Die Staatskapelle Berlin und Daniel Barenboim stehen für die Tradition des dunklen, opulenten Klangs. Paavo Järvi und die Deutsche Kammerphilharmonie Bremen sind dagegen für ihre schlanken Interpretationen bekannt. Dieser spannende Kontrast offenbart sich auch in den neuen Brahms-Einspielungen

Am Mikrofon: Marcus Stäbler |
    Der deutsche Komponist Johannes Brahms auf einem Foto aufgenommen um 1889.
    Johannes Brahms (picture alliance / dpa)
    Musik: Johannes Brahms, 1. Sinfonie, 1. Satz, Staatskapelle Berlin
    Wuchtig und voluminös beginnt die langsame Einleitung aus der ersten Brahms-Sinfonie in der Aufnahme mit der Staatskapelle Berlin unter Daniel Barenboim. Paavo Järvi und die Deutsche Kammerphilharmonie Bremen schlagen einen ganz anderen Ton an. Der Klang ist heller, das Tempo rascher und das Pochen der Pauke stärker abgesetzt.
    Musik: Brahms, 1. Sinfonie, 1. Satz, Dt. Kammerphilharmonie Bremen
    Zwei verschiedene, teilweise gegensätzliche Sichtweisen auf Brahms, präsentiert von zwei Top-Orchestern mit einer ganz unterschiedlichen Geschichte und Philosophie.
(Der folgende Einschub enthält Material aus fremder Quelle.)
This is an optimization exercise on Yosys and OpenROAD, whose aim is a short achievable clock period and few clock cycles, not a production implementation.
Only simulation tests tie the RTL to the original design; equivalence was not proved.
Power and IR drop assume default switching activity.

==> flow/design.v <==
module ALU(
    input  [31:0] a,
    input  [31:0] b,
    input         cin,
    input         slt,
    output [31:0] result
    );
    wire [33:0] sum = {1'b0, a, 1'b1} + {1'b0, b, cin};
    assign result = slt ? {31'b0, ~sum[33]} : sum[32:1];
endmodule
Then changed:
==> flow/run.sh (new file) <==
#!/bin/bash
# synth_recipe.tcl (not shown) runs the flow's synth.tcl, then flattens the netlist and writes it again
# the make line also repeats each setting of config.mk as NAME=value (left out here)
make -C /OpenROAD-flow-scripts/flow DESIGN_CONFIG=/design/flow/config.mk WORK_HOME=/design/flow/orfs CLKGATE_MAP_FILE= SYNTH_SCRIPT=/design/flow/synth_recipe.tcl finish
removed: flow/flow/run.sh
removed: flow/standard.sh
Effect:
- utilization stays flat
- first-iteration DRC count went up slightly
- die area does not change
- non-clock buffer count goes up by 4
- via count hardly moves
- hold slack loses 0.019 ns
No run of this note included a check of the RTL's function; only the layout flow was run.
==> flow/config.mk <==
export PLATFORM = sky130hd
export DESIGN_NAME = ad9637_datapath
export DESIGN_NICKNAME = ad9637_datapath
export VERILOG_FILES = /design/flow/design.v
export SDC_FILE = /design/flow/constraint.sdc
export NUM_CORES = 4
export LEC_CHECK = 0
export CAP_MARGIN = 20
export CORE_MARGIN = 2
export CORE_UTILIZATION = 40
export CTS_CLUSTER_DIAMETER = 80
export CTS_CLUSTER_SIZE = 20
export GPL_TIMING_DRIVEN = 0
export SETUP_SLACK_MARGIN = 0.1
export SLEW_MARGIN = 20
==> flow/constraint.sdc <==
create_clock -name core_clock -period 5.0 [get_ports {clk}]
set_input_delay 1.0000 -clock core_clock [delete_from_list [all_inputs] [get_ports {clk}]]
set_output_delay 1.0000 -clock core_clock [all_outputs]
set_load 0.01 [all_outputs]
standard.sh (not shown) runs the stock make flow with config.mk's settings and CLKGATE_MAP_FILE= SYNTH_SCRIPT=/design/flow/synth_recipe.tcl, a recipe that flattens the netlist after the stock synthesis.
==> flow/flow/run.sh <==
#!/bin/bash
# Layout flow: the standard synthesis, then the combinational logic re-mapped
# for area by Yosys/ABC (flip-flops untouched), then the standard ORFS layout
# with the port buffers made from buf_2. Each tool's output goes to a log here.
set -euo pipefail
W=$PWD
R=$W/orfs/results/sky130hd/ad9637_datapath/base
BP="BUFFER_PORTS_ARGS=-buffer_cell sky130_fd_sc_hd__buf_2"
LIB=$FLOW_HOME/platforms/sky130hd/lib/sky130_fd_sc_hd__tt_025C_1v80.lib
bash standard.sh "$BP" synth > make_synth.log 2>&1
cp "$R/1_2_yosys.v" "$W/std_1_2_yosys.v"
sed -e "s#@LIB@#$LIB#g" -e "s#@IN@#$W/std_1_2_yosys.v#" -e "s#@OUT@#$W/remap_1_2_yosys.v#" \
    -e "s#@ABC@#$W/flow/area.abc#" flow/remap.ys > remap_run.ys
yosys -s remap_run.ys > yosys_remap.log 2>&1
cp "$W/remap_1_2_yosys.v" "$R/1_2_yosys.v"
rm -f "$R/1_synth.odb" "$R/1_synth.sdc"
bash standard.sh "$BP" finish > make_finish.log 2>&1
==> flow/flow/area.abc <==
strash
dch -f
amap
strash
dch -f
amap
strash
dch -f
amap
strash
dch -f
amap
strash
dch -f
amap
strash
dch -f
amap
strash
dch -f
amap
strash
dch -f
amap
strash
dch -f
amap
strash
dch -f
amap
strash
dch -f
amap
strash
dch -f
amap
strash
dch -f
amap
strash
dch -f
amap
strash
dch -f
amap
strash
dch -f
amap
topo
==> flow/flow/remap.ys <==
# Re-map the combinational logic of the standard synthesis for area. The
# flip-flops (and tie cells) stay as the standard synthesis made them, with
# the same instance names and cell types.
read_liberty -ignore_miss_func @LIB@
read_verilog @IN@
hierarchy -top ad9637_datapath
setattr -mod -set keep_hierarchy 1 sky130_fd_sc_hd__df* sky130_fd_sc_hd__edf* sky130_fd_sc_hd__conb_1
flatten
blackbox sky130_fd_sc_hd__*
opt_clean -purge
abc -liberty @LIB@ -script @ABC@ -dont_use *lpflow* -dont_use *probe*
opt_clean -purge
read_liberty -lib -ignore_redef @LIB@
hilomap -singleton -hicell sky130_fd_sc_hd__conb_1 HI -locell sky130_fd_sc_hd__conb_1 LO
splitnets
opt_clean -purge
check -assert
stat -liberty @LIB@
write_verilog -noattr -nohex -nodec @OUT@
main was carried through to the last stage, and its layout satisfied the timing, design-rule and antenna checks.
From an optimization exercise on the open Yosys and OpenROAD flow, aimed at small area, a short achievable clock period and few clock cycles per item; shortcuts taken in it are not production practice. Where RTL was checked, it was by simulation tests only, not by an equivalence proof against the original.

Setup of build 42:
==> module evaluator, before the edit <==
module evaluator(
    input clk_i ,
    input rst_i ,
    input [7:0] a_bi ,
    input [7:0] b_bi ,
    input start_i ,
    output ready,
    output busy_o ,
    output reg [8:0] y_bo
);
    reg        busy;
    reg [1:0]  ph;       
    reg [4:0]  top;      
    reg        c12;      
    reg [11:0] nlo;      
    reg [7:0]  rem;      
    wire [16:0] t0, t1;
    summator sq_sum(.a1(a_bi), .b1(b_bi), .res0(t0), .res1(t1));
    wire [12:0] lo_sum = t0[11:0] + t1[11:0];
    always @(posedge clk_i) begin
        top <= t0[16:12] + t1[16:12];
        c12 <= lo_sum[12];
        nlo <= lo_sum[11:0];
    end
    reg  [2:0] yt;
    reg  [3:0] rt;
    localparam [447:0] ROOT_TABLE = 448'h015ab55ab52a53a74a951a342848911e3c68d162c4890e1c285060c080d9b356ad1a3366c993162c1824488d1a244850a040489112240800;
    always @* {yt, rt} = ROOT_TABLE[{top, c12} * 7 +: 7];
    wire [4:0] ra5; wire b5;
    wire [5:0] ra4; wire b4;
    sqrt #(4, 3) row5(.rem_i(rt), .y_i(yt), .x_i(nlo[11:10]), .rem_o(ra5), .bit_o(b5));
    sqrt #(5, 4) row4(.rem_i(ra5), .y_i({yt, b5}), .x_i(nlo[9:8]), .rem_o(ra4), .bit_o(b4));
    wire [3:0] xq = ph[0] ? nlo[7:4] : nlo[3:0];
    wire [8:0] rb1; wire bb1;
    wire [9:0] rb2; wire bb2;
    sqrt #(8, 7) rowb1(.rem_i(rem), .y_i(y_bo[6:0]), .x_i(xq[3:2]), .rem_o(rb1), .bit_o(bb1));
    sqrt #(9, 8) rowb2(.rem_i(rb1), .y_i({y_bo[6:0], bb1}), .x_i(xq[1:0]), .rem_o(rb2), .bit_o(bb2));
    assign busy_o = busy;
    assign ready  = ~busy;
    always @(posedge clk_i)
        rem <= (ph == 2'd0) ? {2'b00, ra4} : rb2[7:0];
    always @(posedge clk_i)
        if (rst_i) begin
            busy <= 1'b0;
            ph   <= 2'd0;
            y_bo <= 9'd0;
        end else if (busy) begin
            if (ph == 2'd0)
                y_bo <= {4'd0, yt, b5, b4};
            else
                y_bo <= {y_bo[6:0], bb1, bb2};
            if (ph == 2'd2) begin
                ph   <= 2'd0;
                busy <= 1'b0;
            end else
                ph <= ph + 2'd1;
        end else if (start_i)
            busy <= 1'b1;
endmodule
clock: 4.0 ns
lec_check: 0
cap_margin: 20
core_margin: 2
core_utilization: 40
slew_margin: 20
run.sh (not shown) runs the stock make flow with config.mk's settings and CLKGATE_MAP_FILE= SYNTH_SCRIPT=/design/flow/synth_recipe.tcl, a recipe that flattens the netlist after the stock synthesis.
Although build 42 finished all stages, its layout failed final checks on negative setup slack.
Input changes introduced in build 47 (baseline for comparison: build 42):
==> flow/design.v, changed modules only <==
module evaluator(
    input clk_i ,
    input rst_i ,
    input [7:0] a_bi ,
    input [7:0] b_bi ,
    input start_i ,
    output ready,
    output busy_o ,
    output reg [8:0] y_bo
);
    reg        busy;
    reg [1:0]  ph;       
    reg [4:0]  top;      
    reg        c12;      
    reg [11:0] nlo;      
    reg [7:0]  rem;      
    wire [16:0] t0, t1;
    summator sq_sum(.a1(a_bi), .b1(b_bi), .res0(t0), .res1(t1));
    wire [12:0] lo_sum = t0[11:0] + t1[11:0];
    always @(posedge clk_i) begin
        top <= t0[16:12] + t1[16:12];
        c12 <= lo_sum[12];
        nlo <= lo_sum[11:0];
    end
    reg  [3:0] yt;
    reg  [4:0] rt;
    localparam [2303:0] ROOT_TABLE = 2304'h110844000b3596c963b3596c963b1586c154b1586c154a9d4aa350a9d4aa350a7d3a9b4ca7d3a9b4ca5d2a9348a5d2a9348a3d1a8b44a3d1a8b44a1d0a8340a1d0a8340994c6612f994c6612f974b6592b974b6592b954a65127954a6512793496492393496492391486411091486411087c3a1b0c87c3a1b0c85c2a130885c2a130883c1a0b0483c1a0b0481c0a030081c0a0300773b5d8eb773b5d8eb753a5d0e7753a5d0e773395c8e373395c8e371385c0cc71385c0cc65b2992c865b2992c863b198ac463b198ac461b0982c061b0982c0552a550a7552a550a75329548a35329548a351285408851285408843a190a8443a190a8441a09028041a09028033194c86333194c86331184c04431184c044219088240219088240110844000;
    always @* {yt, rt} = ROOT_TABLE[{top, c12, nlo[11:10]} * 9 +: 9];
    wire [5:0] ra4; wire b4;
    sqrt #(5, 4) row4(.rem_i(rt), .y_i(yt), .x_i(nlo[9:8]), .rem_o(ra4), .bit_o(b4));
    wire [3:0] xq = ph[0] ? nlo[7:4] : nlo[3:0];
    wire [8:0] rb1; wire bb1;
    wire [9:0] rb2; wire bb2;
    sqrt #(8, 7) rowb1(.rem_i(rem), .y_i(y_bo[6:0]), .x_i(xq[3:2]), .rem_o(rb1), .bit_o(bb1));
    sqrt #(9, 8) rowb2(.rem_i(rb1), .y_i({y_bo[6:0], bb1}), .x_i(xq[1:0]), .rem_o(rb2), .bit_o(bb2));
    assign busy_o = busy;
    assign ready  = ~busy;
    always @(posedge clk_i)
        rem <= (ph == 2'd0) ? {2'b00, ra4} : rb2[7:0];
    always @(posedge clk_i)
        if (rst_i) begin
            busy <= 1'b0;
            ph   <= 2'd0;
            y_bo <= 9'd0;
        end else if (busy) begin
            if (ph == 2'd0)
                y_bo <= {4'd0, yt, b4};
            else
                y_bo <= {y_bo[6:0], bb1, bb2};
            if (ph == 2'd2) begin
                ph   <= 2'd0;
                busy <= 1'b0;
            end else
                ph <= ph + 2'd1;
        end else if (start_i)
            busy <= 1'b1;
endmodule
## What came out
Build 47 finished all stages; the layout is clean.
Measured against each other, build 42 and build 47 differ in worst max-slew margin expressed relative to the limit, the higher figure coming from build 47.
Sum of buffers and inverters on the critical path sits higher in build 47 than in build 42.
For design area, dividing the value from build 47 by the value from build 42 gives 1.07.
Gate count of the mapped netlist in build 47 is 151 higher than in build 42
Against build 42, build 47 reports a share of the cycle needed by the critical path after routing that is lower.
Comparing core utilization for build 42 and build 47, the smaller number came from build 47.
Looking at timing-limited maximum frequency, build 47 sits 7.1% above build 42.
Testbench counts of build 47, summed over its fixed seeds: cycles 6,408, items 1,600.
Only the layout flow was run in build 42; the RTL was not checked for function there.


Another version of the RTL of evaluator (not shown whole).
Size in the first run: roughly 620 cells after synthesis.
==> module evaluator, before the edit <==
module evaluator(
    input clk_i ,
    input rst_i ,
    input [7:0] a_bi ,
    input [7:0] b_bi ,
    input start_i ,
    output ready,
    output busy_o ,
    output reg [8:0] y_bo
);
    reg        busy;
    reg [1:0]  ph;       
    reg [4:0]  top;      
    reg        c12;      
    reg [11:0] nlo;      
    reg [7:0]  rem;      
    reg [3:0]  xq;       
    wire [16:0] t0, t1;
    summator sq_sum(.a1(a_bi), .b1(b_bi), .res0(t0), .res1(t1));
    wire [12:0] lo_sum = t0[11:0] + t1[11:0];
    always @(posedge clk_i) begin
        top <= t0[16:12] + t1[16:12];
        c12 <= lo_sum[12];
        nlo <= lo_sum[11:0];
    end
    reg  [2:0] yt;
    reg  [3:0] rt;
    reg        pos, zero;
    reg  [2:0] e1, e0;
    localparam [959:0] ROOT_TABLE = 960'h00815a22b445540aa815002a005300a60148029005100a201400280048a391471e6a3cd46918d2316222c4444088810c0218042008401040208040008000da69b4d35916b22d221a4433406680c80190031006200c001800249149228e211c4224044808401080200040004a209441140228040008000040;
    always @* {yt, rt, pos, zero, e1, e0} = ROOT_TABLE[{top, c12} * 15 +: 15];
    wire [1:0] n5 = nlo[11:10];
    wire       b5 = pos | (zero & (n5 != 2'd0));
    wire [4:0] ra5 = !b5          ? {rt[2:0], n5} :
                     (n5 != 2'd0) ? {e1, n5 - 2'd1} : {e0, 2'b11};
    wire [5:0] ra4; wire b4;
    sqrt #(5, 4) row4(.rem_i(ra5), .y_i({yt, b5}), .x_i(nlo[9:8]), .rem_o(ra4), .bit_o(b4));
    wire [8:0] rb1; wire bb1;
    wire [9:0] rb2; wire bb2;
    sqrt #(8, 7) rowb1(.rem_i(rem), .y_i(y_bo[6:0]), .x_i(xq[3:2]), .rem_o(rb1), .bit_o(bb1));
    sqrt #(9, 8) rowb2(.rem_i(rb1), .y_i({y_bo[6:0], bb1}), .x_i(xq[1:0]), .rem_o(rb2), .bit_o(bb2));
    assign busy_o = busy;
    assign ready  = ~busy;
    always @(posedge clk_i) begin
        rem <= (ph == 2'd0) ? {2'b00, ra4} : rb2[7:0];
        xq  <= (ph == 2'd0) ? nlo[7:4] : nlo[3:0];
    end
    always @(posedge clk_i)
        if (rst_i) begin
            busy <= 1'b0;
            ph   <= 2'd0;
            y_bo <= 9'd0;
        end else if (busy) begin
            if (ph == 2'd0)
                y_bo <= {4'd0, yt, b5, b4};
            else
                y_bo <= {y_bo[6:0], bb1, bb2};
            if (ph == 2'd2) begin
                ph   <= 2'd0;
                busy <= 1'b0;
            end else
                ph <= ph + 2'd1;
        end else if (start_i)
            busy <= 1'b1;
endmodule
==> flow/config.mk <==
export PLATFORM = sky130hd
export DESIGN_NAME = evaluator
export DESIGN_NICKNAME = evaluator
export VERILOG_FILES = /design/flow/design.v
export SDC_FILE = /design/flow/constraint.sdc
export NUM_CORES = 4
export LEC_CHECK = 0
export CAP_MARGIN = 20
export CORE_MARGIN = 2
export CORE_UTILIZATION = 40
export SLEW_MARGIN = 20
==> flow/constraint.sdc <==
create_clock -name core_clock -period 4.0 [get_ports {clk_i}]
set_input_delay 0.8000 -clock core_clock [delete_from_list [all_inputs] [get_ports {clk_i}]]
set_output_delay 0.8000 -clock core_clock [all_outputs]
set_load 0.01 [all_outputs]
The first run went through all stages and came out clean.
Testbench counts at the start, summed over its fixed seeds: cycles 6,408, items 1,600.
Then changed:
--- a/flow/design.v
+++ b/flow/design.v
@@ -196,24 +196,25 @@
     input start_i ,
     output ready,
     output busy_o ,
     output reg [8:0] y_bo
 );
-    reg        busy;
-    reg [1:0]  ph;       
+    reg [1:0]  st;       
+    wire       busy = (st != 2'd0);
+    wire       p1   = (st == 2'd1);
     reg [4:0]  top;      
     reg        c12;      
-    reg [11:0] nlo;      
+    reg [11:8] nlo;      
     reg [7:0]  rem;      
     reg [3:0]  xq;       
     wire [16:0] t0, t1;
     summator sq_sum(.a1(a_bi), .b1(b_bi), .res0(t0), .res1(t1));
     wire [12:0] lo_sum = t0[11:0] + t1[11:0];
     always @(posedge clk_i) begin
         top <= t0[16:12] + t1[16:12];
         c12 <= lo_sum[12];
-        nlo <= lo_sum[11:0];
+        nlo <= lo_sum[11:8];
     end
     reg  [2:0] yt;
     reg  [3:0] rt;
     reg        pos, zero;
     reg  [2:0] e1, e0;
@@ -230,26 +231,21 @@
     sqrt #(8, 7) rowb1(.rem_i(rem), .y_i(y_bo[6:0]), .x_i(xq[3:2]), .rem_o(rb1), .bit_o(bb1));
     sqrt #(9, 8) rowb2(.rem_i(rb1), .y_i({y_bo[6:0], bb1}), .x_i(xq[1:0]), .rem_o(rb2), .bit_o(bb2));
     assign busy_o = busy;
     assign ready  = ~busy;
     always @(posedge clk_i) begin
-        rem <= (ph == 2'd0) ? {2'b00, ra4} : rb2[7:0];
-        xq  <= (ph == 2'd0) ? nlo[7:4] : nlo[3:0];
+        rem <= p1 ? {2'b00, ra4} : rb2[7:0];
+        xq  <= p1 ? lo_sum[7:4] : lo_sum[3:0];
     end
     always @(posedge clk_i)
         if (rst_i) begin
-            busy <= 1'b0;
-            ph   <= 2'd0;
+            st   <= 2'd0;
             y_bo <= 9'd0;
         end else if (busy) begin
-            if (ph == 2'd0)
-                y_bo <= {4'd0, yt, b5, b4};
+            if (p1)
+                y_bo <= {3'd0, yt, b5, b4};
             else
                 y_bo <= {y_bo[6:0], bb1, bb2};
-            if (ph == 2'd2) begin
-                ph   <= 2'd0;
-                busy <= 1'b0;
-            end else
-                ph <= ph + 2'd1;
+            st <= st + 2'd1;
         end else if (start_i)
-            busy <= 1'b1;
+            st <= 2'd1;
 endmodule
Result:
- The new run went through all stages and came out clean
- wire length grows by 0.81%
- worst setup slack loses 31 ps
- count of clock-buffer cells in the layout grows by 2
- sequential share of layout area shrinks by 2.8 points
Only the layout flow was run in the second run of this note; the RTL was not checked for function there.

-- re-timing with driven ports --
The flow's constraints put no driver on any port. The routed layouts listed below were extracted and timed again, unchanged, in two steps. Step 1 assumes that a clkbuf_16 drives the clock port and a buf_2 every other input. Step 2 times the ports against the registers' clock, not the clock port: input delays grow and output delays shrink by t, the midpoint of the rising clock arrivals with the driver on. a / b / c = ideal / step 1 / step 2; a / b = the first two.
run	t (ns)	setup WS [ns]	hold slack, ns	worst setup path after step 2	worst register clock-pin slew, ns
build 42	0.316	-0.157 / -0.157 / -0.157	0.459 / 0.459 / 0.459	register to register	0.06 / 0.06
build 47	0.321	0.118 / 0.133 / -0.188	0.467 / 0.467 / 0.467	input to register	0.05 / 0.05
the first run of note 2	0.321	0.138 / 0.138 / -0.121	0.414 / 0.414 / 0.414	input to register	0.06 / 0.06
the second run of note 2	0.313	0.107 / 0.121 / -0.192	0.488 / 0.488 / 0.488	input to register	0.05 / 0.05
With both steps, setup timing fails in build 47, the first run of note 2 and the second run of note 2, where it was met with ideal ports. The setup slack of build 47, which loses most, moves by +0.015 ns with the drivers and by -0.306 ns with both steps.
Diese beiden Aufnahmen möchte ich Ihnen heute vorstellen und miteinander vergleichen – und damit am Tag der Deutschen Einheit auch einen Blick auf die Vielfalt der hiesigen Orchesterlandschaft werfen.
    Die Staatskapelle Berlin blickt auf eine beinahe 450 Jahre währende Geschichte zurück und gehört damit zu den ältesten Orchestern der Welt. Sie verkörpert die deutsche Tradition wie kaum ein anderer Klangkörper. Diese Tradition beschwört der Chefdirigent Daniel Barenboim auch mit der aktuellen Gesamtaufnahme aller vier Brahms-Sinfonien, die bei der Deutschen Grammophon erschienen ist.
    Gewichtiger Brahms bei Barenboim
    Barenboim setzt generell auf einen dunklen und wuchtigen Klang, sein Brahms hat Gewicht. Auch in den schnellen Passagen der ersten Sinfonie.
    Musik: Johannes Brahms, 1. Sinfonie, 1. Satz, Staatskapelle Berlin
    Daniel Barenboim und die Staatskappelle Berlin musizieren den Beginn der ersten Brahms-Sinfonie mit romantischer Schwere. Jeder Schritt scheint Kraft zu kosten, als hätte Brahms nicht nur den übergroßen Schatten des Vorbilds Beethovens gespürt, sondern den Titanen bei der Komposition auf den eigenen Schultern mitgeschleppt.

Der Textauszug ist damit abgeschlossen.